Test and improve the intent recognition

  1. To use intent recognition directly in the Unity editor, you must allow your development computer to use dictation. To verify this setting, open Windows Settings, then choose Privacy > Speech and ensure Online speech recognition is turned on:

    Screenshot of Testing the intent recognition.

  2. If you enter Game mode, you can test the intent recognition by first pressing the rocket button. Then, assuming your computer has a microphone, when you say the first example utterance, go ahead and launch the rocket, you will see the LunarModule launch into space:

    Screenshot of Enter the game mode.

  3. Try all the example utterances, then some variation of the example utterances, as well as a few random utterances.

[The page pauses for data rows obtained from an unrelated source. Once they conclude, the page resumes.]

--- config.mk ---
export PLATFORM = sky130hd
export DESIGN_NAME = ttt_move_controller
export DESIGN_NICKNAME = d
export VERILOG_FILES = /design/src/rtl/ttt_pkg.sv /design/src/rtl/ttt_win_check.sv /design/src/rtl/ttt_move_controller.sv
export SDC_FILE = /design/constraint.sdc
export NUM_CORES = 1
export LEC_CHECK = 0
export ABC_CLOCK_PERIOD_IN_PS = 2700
export BUFFER_PORTS_ARGS = -buffer_cell sky130_fd_sc_hd__clkbuf_2
export CORE_UTILIZATION = 56
export CTS_CLUSTER_SIZE = 40
export DETAILED_ROUTE_END_ITERATION = 10
export HOLD_SLACK_MARGIN = 0.12
export PLACE_DENSITY = 0.84
export SLEW_MARGIN = 20
export SYNTH_ARGS = -nofsm -noshare
export SYNTH_HDL_FRONTEND = slang
export SYNTH_SLANG_ARGS = --single-unit
export TNS_END_PERCENT = 30
--- constraint.sdc ---
create_clock -name clk -period 2.7 [get_ports clk]
set_input_delay 0 -clock clk [delete_from_list [all_inputs] [get_ports clk]]
set_output_delay 0 -clock clk [all_outputs]
set_load 0.05 [all_outputs]
--- src/rtl/ttt_pkg.sv ---
// Shared definitions for the tic-tac-toe move controller: FSM states, winner codes
// and the eight winning line masks.
package ttt_pkg;

  typedef enum logic [1:0] {
    WAIT  = 2'd0,
    WRITE = 2'd1,
    CHECK = 2'd2,
    OVER  = 2'd3
  } state_t;

  localparam logic [1:0] WIN_NONE = 2'b00;
  localparam logic [1:0] WIN_X    = 2'b01;
  localparam logic [1:0] WIN_O    = 2'b10;
  localparam logic [1:0] WIN_DRAW = 2'b11;

  localparam int NUM_LINES = 8;

  // Index 0..2 rows, 3..5 columns, 6..7 diagonals; bit n is cell n.
  localparam logic [NUM_LINES-1:0][8:0] WIN_LINES = {
    9'h054, 9'h111, 9'h124, 9'h092, 9'h049, 9'h1C0, 9'h038, 9'h007
  };

  localparam logic [8:0] BOARD_FULL = 9'h1FF;

  function automatic logic line_full(input logic [8:0] mask, input logic [8:0] line);
    return ((mask & line) == line);
  endfunction

endpackage

--- src/rtl/ttt_win_check.sv ---
// Combinational win detector: flags when a player's occupancy mask covers any
// complete row, column or diagonal.
module ttt_win_check
  import ttt_pkg::*;
(
  input  logic [8:0] mask,
  output logic       win
);

  // OR-reduce the eight line hits
  always_comb begin
    win = 1'b0;
    for (int i = 0; i < NUM_LINES; i++) begin
      if (line_full(mask, WIN_LINES[i])) begin
        win = 1'b1;
      end else begin
        win = win;
      end
    end
  end

endmodule

--- src/rtl/ttt_move_controller.sv ---
// Turn sequencer and requester arbiter: grants the player on turn, drives the
// position decoder once per accepted move, tracks both boards and decides the game.
module ttt_move_controller
  import ttt_pkg::*;
#(
  parameter int CELLS        = 9,
  parameter bit FIRST_PLAYER = 1'b0,
  parameter int MOVE_TIMEOUT = 0
) (
  input  logic       clk,
  input  logic       rst_n,
  input  logic       new_game,
  input  logic       p0_req,
  input  logic [3:0] p0_pos,
  input  logic       p1_req,
  input  logic [3:0] p1_pos,
  output logic [3:0] dec_pos,
  output logic       dec_en,
  output logic       cur_player,
  output logic       move_ack,
  output logic       illegal,
  output logic       timeout,
  output logic [8:0] board_x,
  output logic [8:0] board_o,
  output logic       game_over,
  output logic [1:0] winner
);

  localparam int CW = (MOVE_TIMEOUT > 0) ? $clog2(MOVE_TIMEOUT + 1) : 1;
  localparam int TO_LAST = (MOVE_TIMEOUT > 0) ? (MOVE_TIMEOUT - 1) : 0;
  localparam logic [CW-1:0] TO_LAST_C = CW'(TO_LAST);
  localparam logic [CW-1:0] CNT_MAX   = {CW{1'b1}};
  localparam logic [4:0]    CELLS_C   = 5'(CELLS);

  state_t        state_r;
  logic [3:0]    dec_pos_r;
  logic          dec_en_r;
  logic          cur_player_r;
  logic          move_ack_r;
  logic          illegal_r;
  logic          timeout_r;
  logic [8:0]    board_x_r;
  logic [8:0]    board_o_r;
  logic          game_over_r;
  logic [1:0]    winner_r;
  logic [CW-1:0] cnt_r;

  logic          sel_req_s;
  logic [3:0]    sel_pos_s;
  logic [15:0]   occ_ext_s;
  logic          legal_s;
  logic          expire_s;
  logic          win_x_s;
  logic          win_o_s;
  logic          cur_win_s;
  logic          full_s;
  logic [8:0]    onehot_s;

  ttt_win_check u_win_x (
    .mask (board_x_r),
    .win  (win_x_s)
  );

  ttt_win_check u_win_o (
    .mask (board_o_r),
    .win  (win_o_s)
  );

  // Request selection, legality, timeout expiry and board evaluation
  always_comb begin
    sel_req_s = 1'b0;
    sel_pos_s = 4'd0;
    legal_s   = 1'b0;
    expire_s  = 1'b0;
    cur_win_s = 1'b0;
    occ_ext_s = {7'd0, (board_x_r | board_o_r)};
    full_s    = ((board_x_r | board_o_r) == BOARD_FULL);
    onehot_s  = 9'd1 << dec_pos_r;

    if (cur_player_r) begin
      sel_req_s = p1_req;
      sel_pos_s = p1_pos;
      cur_win_s = win_o_s;
    end else begin
      sel_req_s = p0_req;
      sel_pos_s = p0_pos;
      cur_win_s = win_x_s;
    end

    // Out-of-range cells are rejected before the occupancy lookup matters
    if (sel_req_s && ({1'b0, sel_pos_s} < CELLS_C) && !occ_ext_s[sel_pos_s]) begin
      legal_s = 1'b1;
    end else begin
      legal_s = 1'b0;
    end

    if ((MOVE_TIMEOUT > 0) && (cnt_r == TO_LAST_C)) begin
      expire_s = 1'b1;
    end else begin
      expire_s = 1'b0;
    end
  end

  // Turn FSM with all outputs registered; new_game behaves as a synchronous reset
  always_ff @(posedge clk or negedge rst_n) begin
    if (!rst_n) begin
      state_r      <= WAIT;
      dec_pos_r    <= 4'd0;
      dec_en_r     <= 1'b0;
      cur_player_r <= FIRST_PLAYER;
      move_ack_r   <= 1'b0;
      illegal_r    <= 1'b0;
      timeout_r    <= 1'b0;
      board_x_r    <= 9'd0;
      board_o_r    <= 9'd0;
      game_over_r  <= 1'b0;
      winner_r     <= WIN_NONE;
      cnt_r        <= '0;
    end else if (new_game) begin
      state_r      <= WAIT;
      dec_pos_r    <= 4'd0;
      dec_en_r     <= 1'b0;
      cur_player_r <= FIRST_PLAYER;
      move_ack_r   <= 1'b0;
      illegal_r    <= 1'b0;
      timeout_r    <= 1'b0;
      board_x_r    <= 9'd0;
      board_o_r    <= 9'd0;
      game_over_r  <= 1'b0;
      winner_r     <= WIN_NONE;
      cnt_r        <= '0;
    end else begin
      dec_en_r   <= 1'b0;
      move_ack_r <= 1'b0;
      illegal_r  <= 1'b0;
      timeout_r  <= 1'b0;
      case (state_r)
        WAIT: begin
          if (legal_s) begin
            dec_pos_r  <= sel_pos_s;
            dec_en_r   <= 1'b1;
            move_ack_r <= 1'b1;
            state_r    <= WRITE;
          end else begin
            illegal_r <= sel_req_s;
            // A legal request on the expiry cycle takes the branch above instead
            if (expire_s) begin
              timeout_r    <= 1'b1;
              cur_player_r <= ~cur_player_r;
              cnt_r        <= '0;
            end else if (cnt_r != CNT_MAX) begin
              cnt_r <= cnt_r + CW'(1);
            end else begin
              cnt_r <= cnt_r;
            end
          end
        end
        WRITE: begin
          if (cur_player_r) begin
            board_o_r <= board_o_r | onehot_s;
          end else begin
            board_x_r <= board_x_r | onehot_s;
          end
          state_r <= CHECK;
        end
        CHECK: begin
          if (cur_win_s) begin
            winner_r    <= cur_player_r ? WIN_O : WIN_X;
            game_over_r <= 1'b1;
            state_r     <= OVER;
          end else if (full_s) begin
            winner_r    <= WIN_DRAW;
            game_over_r <= 1'b1;
            state_r     <= OVER;
          end else begin
            cur_player_r <= ~cur_player_r;
            cnt_r        <= '0;
            state_r      <= WAIT;
          end
        end
        OVER: begin
          state_r <= OVER;
        end
        default: begin
          state_r <= WAIT;
        end
      endcase
    end
  end

  assign dec_pos    = dec_pos_r;
  assign dec_en     = dec_en_r;
  assign cur_player = cur_player_r;
  assign move_ack   = move_ack_r;
  assign illegal    = illegal_r;
  assign timeout    = timeout_r;
  assign board_x    = board_x_r;
  assign board_o    = board_o_r;
  assign game_over  = game_over_r;
  assign winner     = winner_r;

endmodule

# Word-level counts from Yosys, hierarchy flattened
# Cells that the tools add are included.
[classes] n_shift=1 n_eq_ne=24 magnitude_cmp=2 n_reduce_logical=15 n_mux=55 bitwise=4
[ops] operator="$mux W9" n=6
[ops] operator="$eq A3 B3 Y1 const B" n=16
[ops] operator="$mux W1" n=34
[ops] operator="$or A9 B9 Y9" n=3
[ops] operator="$mux W2" n=9
[ops] operator="$mux W4" n=4
[ops] operator="$reduce_bool A2 Y1" n=5
[ops] operator="$eq A9 B9 Y1 const B" n=1
[ops] operator="$shl A1 B4 Y9 const A" n=1
[ops] operator="$pmux W2 S4" n=1
[ops] operator="$reduce_and A2 Y1" n=4
[ops] operator="$ne A2 B2 Y1 const B" n=3
[ops] operator="$lt A4 B5 Y1 const B" n=1
[ops] operator="$bmux W1 S4" n=1
[ops] operator="$eq A2 B2 Y1 const B" n=2
[ops] operator="$lt A4 B4 Y1 const B" n=1
[ops] operator="$ne A3 B3 Y1 const B" n=1
[ops] operator="$reduce_and A3 Y1" n=1
[ops] operator="$reduce_bool A3 Y1" n=1
[ops] operator="$eq A2 B1 Y1 const B" n=1
[ops] operator="$logic_and A1 B1 Y1" n=2
[ops] operator="$logic_not A2 Y1" n=1
[ops] operator="$logic_not A1 Y1" n=1
[ops] operator="$not A1 Y1" n=1
[totals] word_cells=110 input_bits=13 out_inout_bits=30 register_bits=30

# Longest topological paths before layout
# Gate-level depths: netlist of the first run.
[depth] ltp_word=13 depth_mapped=6 mapped_depth_nobuf=5

# By module
# From an unflattened synthesis of the first run, not the netlist that was laid out.
[hier_totals] hier_cells=168 area_unflattened_um2=1579.0
[modules_own_cells] module="ttt_move_controller" area_per_inst_um2=1468.9 seq_area_each_um2=750.7 cells_per_inst=154 n_inst=1
[modules_own_cells] module="ttt_win_check" area_per_inst_um2=55.1 seq_area_each_um2=0.0 cells_per_inst=7 n_inst=2

# Least setup slack after synthesis of the first run
# OpenSTA, ideal clock, no wires.
[synth_timing] kind="register to register" from="register cur_player_r (netlist: cur_player)" to="register dec_pos_r[0] (netlist: dec_pos[0])" stages_incl_launch_ff=6 slack_ns=0.548 required_ns=2.606 period_less_slack_ns=2.152 setup_time_ns=0.094 path_buffers=0 t_arrival_ns=2.058 path_cell_list="dfrtp_1 mux2i_1 mux2_2 o221a_4 a21o_1 a211oi_1"
[synth_via] elab_chain_len=8 elab_cells_between_ends=14 classes_between="order compare: 1; mux: 8; reduce/logical: 5"
[synth_rtl] item="from (decl)" line="ttt_move_controller.sv:38" rtl="logic cur_player_r;"
[synth_rtl] item="from (signal assigned)" line="ttt_move_controller.sv:149" rtl="cur_player_r <= ~cur_player_r;"
[synth_rtl] item="from (signal assigned)" line="ttt_move_controller.sv:176" rtl="cur_player_r <= ~cur_player_r;"
[synth_rtl] item="$mux W4" line="ttt_move_controller.sv:80" rtl="if (cur_player_r) begin"
[synth_rtl] item="$bmux W1 S4" line="ttt_move_controller.sv:91" rtl="if (sel_req_s && ({1'b0, sel_pos_s} < CELLS_C) && !occ_ext_s[sel_pos_s]) begin"
[synth_rtl] item="$mux W1 (not written as such)" line="ttt_move_controller.sv:91"
[synth_rtl] item="$logic_not A1 Y1" line="ttt_move_controller.sv:91"
[synth_rtl] item="$logic_and A1 B1 Y1" line="ttt_move_controller.sv:91"
[synth_rtl] item="$mux W1" line="ttt_move_controller.sv:91"
[synth_rtl] item="$reduce_bool A2 Y1 (no source line)"
[synth_rtl] item="$reduce_and A2 Y1 (no source line)"
[synth_rtl] item="to (signal assigned)" line="ttt_move_controller.sv:140" rtl="dec_pos_r <= sel_pos_s;"
[synth_rtl] item="to (decl)" line="ttt_move_controller.sv:36" rtl="logic [3:0] dec_pos_r;"
# Several ways; a longest one is shown, not always the timed one. The select of a mux whose other input is x is not followed.
# A chain may end at the register's enable or synchronous reset.

# Worst setup path after layout of the first run
# Ends and elaborated chain as after synthesis.

==> results of run 1 <==
power breakdown:
| part | switching [mW] | total [mW] | internal [mW] | leakage, nW |
|---|---|---|---|---|
| Combinational | 0.117 | 0.168 | 0.0511 | 0.471 |
| Clock | 0.156 | 0.281 | 0.125 | 0.0343 |
| Sequential | 0.0247 | 0.485 | 0.461 | 0.415 |
through the flow:
step                      total power, mW  hold WS [ns]  setup slack (ns)  cell area [µm²]
after floorplan                     0.606        -0.296             0.548             1650
after CTS                           0.936         0.168             0.477             1940
after detailed placement            0.658        0.0901             0.509             1860
after global routing                0.977         0.204             0.343             1940
final                               0.934         0.171             0.474             1940
after global placement              0.651        0.0748             0.665             1860
area by class of cell:
type | instances | area, µm²
Sequential cell | 30 | 751
Clock buffer | 6 | 51.3
Multi-Input combinational cell | 128 | 832
Inverter | 7 | 26.3
Fill cell | 224 | 837
Timing Repair Buffer | 44 | 233
Tap cell | 31 | 38.8
Clock inverter | 2 | 12.5
cell usage in the layout (no fill, tap or decap), drive strengths merged, types with 2 or more instances in the layout:
cell type,n
a211oi,7
a21oi,17
a221oi,3
a22o,8
a22oi,4
a31oi,4
clkbuf,47
dfrtp,30
dlygate4sd3,2
inv,7
mux2,4
mux2i,5
nand2b,2
nor2,36
nor2b,6
nor3,4
nor3b,2
nor4b,2
o22ai,3
o31ai,2
or3,2
repair_timing:
| action | 4_1_cts | 5_1_grt |
|---|---|---|
| hold endpoints to repair | 31 | 0 |
| setup endpoints to repair | 0 | 0 |
| buffers inserted | 0 | 0 |
| hold buffers | 2 | 0 |
cell families (layout without fill, tap and decap cells):
group | after synthesis | count (layout)
DFF | 30 | 30
muxes | 9 | 9
other | 1 | 1
AOI/OAI and AO/OA | 58 | 58
and+or+nand+nor | 60 | 60
buffers and inverters | 14 | 59
final timing paths:
kind                                 start          to
worst max-delay path            cur_player  dec_pos[0]
worst min-delay path             p1_pos[2]  dec_pos[2]
worst max register to register  cur_player  dec_pos[0]
worst min register to register   game_over   game_over
max in group asynchronous            rst_n  dec_pos[0]
min in group asynchronous            rst_n  board_x[5]
critical path: stages (launching register included):
cell                       delay, ns
sky130_fd_sc_hd__dfrtp_1        0.62
sky130_fd_sc_hd__mux2i_1        0.41
sky130_fd_sc_hd__mux2_2         0.40
sky130_fd_sc_hd__o221a_4        0.24
sky130_fd_sc_hd__a21o_1         0.21
sky130_fd_sc_hd__a211oi_1       0.25
sequential cells by signal (all words and copies together), names as in the netlist:
name / count
dec_pos: 4
cur_player: 1
illegal: 1
state_r: 2
board_o: 9
board_x: 9
game_over: 1
move_ack: 1
winner: 2
synth_stat cells, types with 2 or more instances:
| master | instances |
|---|---|
| sky130_fd_sc_hd__a211oi_1 | 7 |
| sky130_fd_sc_hd__a21oi_1 | 17 |
| sky130_fd_sc_hd__a221oi_1 | 2 |
| sky130_fd_sc_hd__a22o_1 | 8 |
| sky130_fd_sc_hd__a22oi_1 | 4 |
| sky130_fd_sc_hd__a31oi_1 | 4 |
| sky130_fd_sc_hd__buf_4 | 3 |
| sky130_fd_sc_hd__clkbuf_1 | 4 |
| sky130_fd_sc_hd__dfrtp_1 | 30 |
| sky130_fd_sc_hd__inv_1 | 7 |
| sky130_fd_sc_hd__mux2_2 | 2 |
| sky130_fd_sc_hd__mux2i_1 | 4 |
| sky130_fd_sc_hd__nand2b_1 | 2 |
| sky130_fd_sc_hd__nor2_1 | 35 |
| sky130_fd_sc_hd__nor2b_1 | 6 |
| sky130_fd_sc_hd__nor3_1 | 4 |
| sky130_fd_sc_hd__nor3b_1 | 2 |
| sky130_fd_sc_hd__nor4b_1 | 2 |
| sky130_fd_sc_hd__o22ai_1 | 3 |
| sky130_fd_sc_hd__o31ai_1 | 2 |
| sky130_fd_sc_hd__or3_1 | 2 |
metal layers:
| layer | vias to the layer above | GRT usage, % | share of wire (%) | routed length [µm] |
|---|---|---|---|---|
| li1 | 728 | - | - | - |
| met1 | 739 | 36.0 | 42 | 1730 |
| met2 | 82 | 44.7 | 49 | 2020 |
| met3 | 16 | 7.67 | 7.3 | 304 |
| met4 | 0 | 14.3 | 2.3 | 97 |
| met5 | - | 0 | 0 | 0 |
==> run summary, run 1 <==
CTS saw 30 sinks. The tools report the final standard cell utilization of the core as 69.9%. Counting along the longest clock path gives a buffer depth of 2. TritonCTS built the clock tree. The pre-antenna-repair detailed-routing pass consisted of 4 iterations.

Row generation in the floorplan step produced 19 rows. The run finished with clean final reports. Headroom to the max-slew limit came out at 51.1%. The largest total area in the synthesized netlist belongs to sky130_fd_sc_hd__dfrtp_1. The worst setup skew after layout is 0.00625 ns. Clock-pin slew was measured on the worst setup and hold paths at 0.10 ns. The top flip-flop cell by instance count after synthesis was sky130_fd_sc_hd__dfrtp_1. Global routing used 28.4% of the available tracks. Global-route wire length before repair: 6820 µm. The portion of synthesized cell area occupied by the leading cell type was 45.6%. For this configuration, the core starts out at a cell density of 59.2%. The floorplan step defined a core boundary enclosing 0.00278 mm². The setup check on the worst reg-to-reg path leaves a slack of 0.47 ns. In this run the worst hold path is classified as in -> reg. The analysis attributes to cell leakage a power of 0.920 nW. The run gives 0 as the total congestion overflow. For the finished layout, the period the worst path requires is 2.23 ns. In this run, distinct cell masters in the synthesized netlist total 43. By startpoint and endpoint, the worst setup path is classified as reg -> reg. The actual slew at the worst max-slew pin works out to 0.733 ns.

The tools report the total of endpoints with negative setup slack in the final report as 0. Of all nets on the critical path, the largest fanout is 12. Wire length after detailed routing: 4150 µm. The post-synthesis share of cell area spent on full adders, half adders and majority gates was 0%.

The setup total negative slack was 0 ns; the instance count of the mapped netlist was 172. After detailed routing, the average wire length per cell comes to 16.7 µm. For this run, the top clock speed supported by timing is 449 MHz.

Measured along the x axis, the die boundary spans 56.2 µm. At the worst endpoint, the arrival time is 2.46 ns. Summing the areas of all and, or, nand and nor instances in the mapped netlist gives 18.5% of the synthesized area. When the netlist entered floorplanning its net count stood at 185.

The largest net degree at the start of global routing was 32; the overall die area was 0.00316 mm². The worst setup path is launched from a flop. The synthesized design contains 0 enable-type register cells.

The worst hold path passes through 4 cells. Post-CTS repair changed the size of 0 cells. The worst setup path is captured at a flop. The number of pins with negative max-slew slack in the final report is 0. After synthesis the netlist holds a flip-flop and latch count of 30.

Number of antenna diodes: 0. Sequential elements use 45.6% of the synthesized area. The number of warnings printed during yosys synthesis was 0. The number of cell instances on the worst register-to-register path came out at 5.

The run gives 0 as the count of max-cap constraint violations. The tools report the number of antenna violations at the first check in global routing as 0. The layout cell share with drive strength beyond 1 is 26.7%. The peak supply drop is 0.423 mV, and the layout overhead on the synthesized area is 18.1%. The total CTS buffers is 5, and the number of placed I/O pins is 43.

The H-tree was split into 2 levels. The tools report the clock insertion delay at the later pin of the skew report as 0.33 ns. By area, the combinational part of the netlist is dominated by compound AO/OA/AOI/OAI gates. Ranked by total cell area, the synthesized netlist is headed by sky130_fd_sc_hd__dfrtp_1 46%, sky130_fd_sc_hd__nor2_1 8.0%, sky130_fd_sc_hd__a21oi_1 5.2%.

The congestion estimate from routability-driven global placement came to 0.885. The synthesized netlist devotes 0% of its cell area to XOR and XNOR gates. The die is 56.2 µm tall.

Using the TritonRoute via totals, the vias-per-cell ratio works out to 6.31. After synthesis, the share of flip-flops with an asynchronous set or reset is 100%. The number of global-route vias before repair was 1468; the number of non-filler instances in the completed layout was 248. Setup repair after global routing left no endpoint under its margin. The count of final hold-check violations was 0; the final clock period utilization by the worst path was 82.4%. Total number of vias: 1565. Each instance of the synthesized netlist takes up on average 9.57 µm². The initial DRC count came out at 97.

The tools report the combined area of all synthesized cells as 0.00165 mm². Summed over all nets, the half-perimeter wirelength after detailed placement is 3060 µm. The required arrival time at the worst endpoint came out at 2.93 ns.

The tools report the layout net count as 229. The tree is rooted in a sky130_fd_sc_hd__clkbuf_4. The logs give 238 for the total instance count after detailed placement and 0 for the count of antenna-violating nets left after detailed routing. For this design the ratio of total power to cell area is 481 mW/mm². Port buffering added 41 buffers. The run gives 0 as the number of remaining DRC errors. Of the post-synthesis cell area, the part taken by muxes is 6.23%.

The synthesized netlist devotes 25.6% of its cell area to compound gates.
No activity file was read; power rests on OpenSTA's default activity.
==> run 2: changes to the inputs <==
Settings changed: ABC_AREA from default to 1, ABC_CLOCK_PERIOD_IN_PS 2700 to 2000, CORE_UTILIZATION 56 to 48, PLACE_DENSITY 0.84 to 0.76.
Clock period 2.7 ns to 2 ns, I/O delays scaled along.
==> run 2 against run 1 <==
Sequential power is 57% higher. Via count rose by 11%. Critical path depth is 4 higher. Non-clock buffer count up 1. Highest routed layer unchanged. Register-to-register slack worse by 0.22 ns. Wire length down 0.41%. Critical path type unchanged. Global-route usage fell by 4.2 points. Synthesized area rose by 5.2%.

  4. Next, return to LUIS and navigate to Build > Improve app performance > Review endpoint utterances page. Use the toggle button to switch from the default Entities View to Tokens View, and then review the utterances:

    • In the Utterance column, change and remove the assigned labels as needed so they align with your intent
    • In the Aligned intent column, verify that the intent is correct
    • In the Add/Delete column, select the green check mark button to add the utterance or the red x button to delete it.
  5. When you have reviewed as many utterances as you like, select the Train button to retrain the model, then the Publish button to republish the updated app:

    Screenshot of Retrain the model.

    Note

    If an endpoint utterance does not align with the PressButton intent, but you would like your model to know that the utterance has no intent, you can change the Aligned intent to None.

  6. Repeat this process as many times as you like to improve your app model.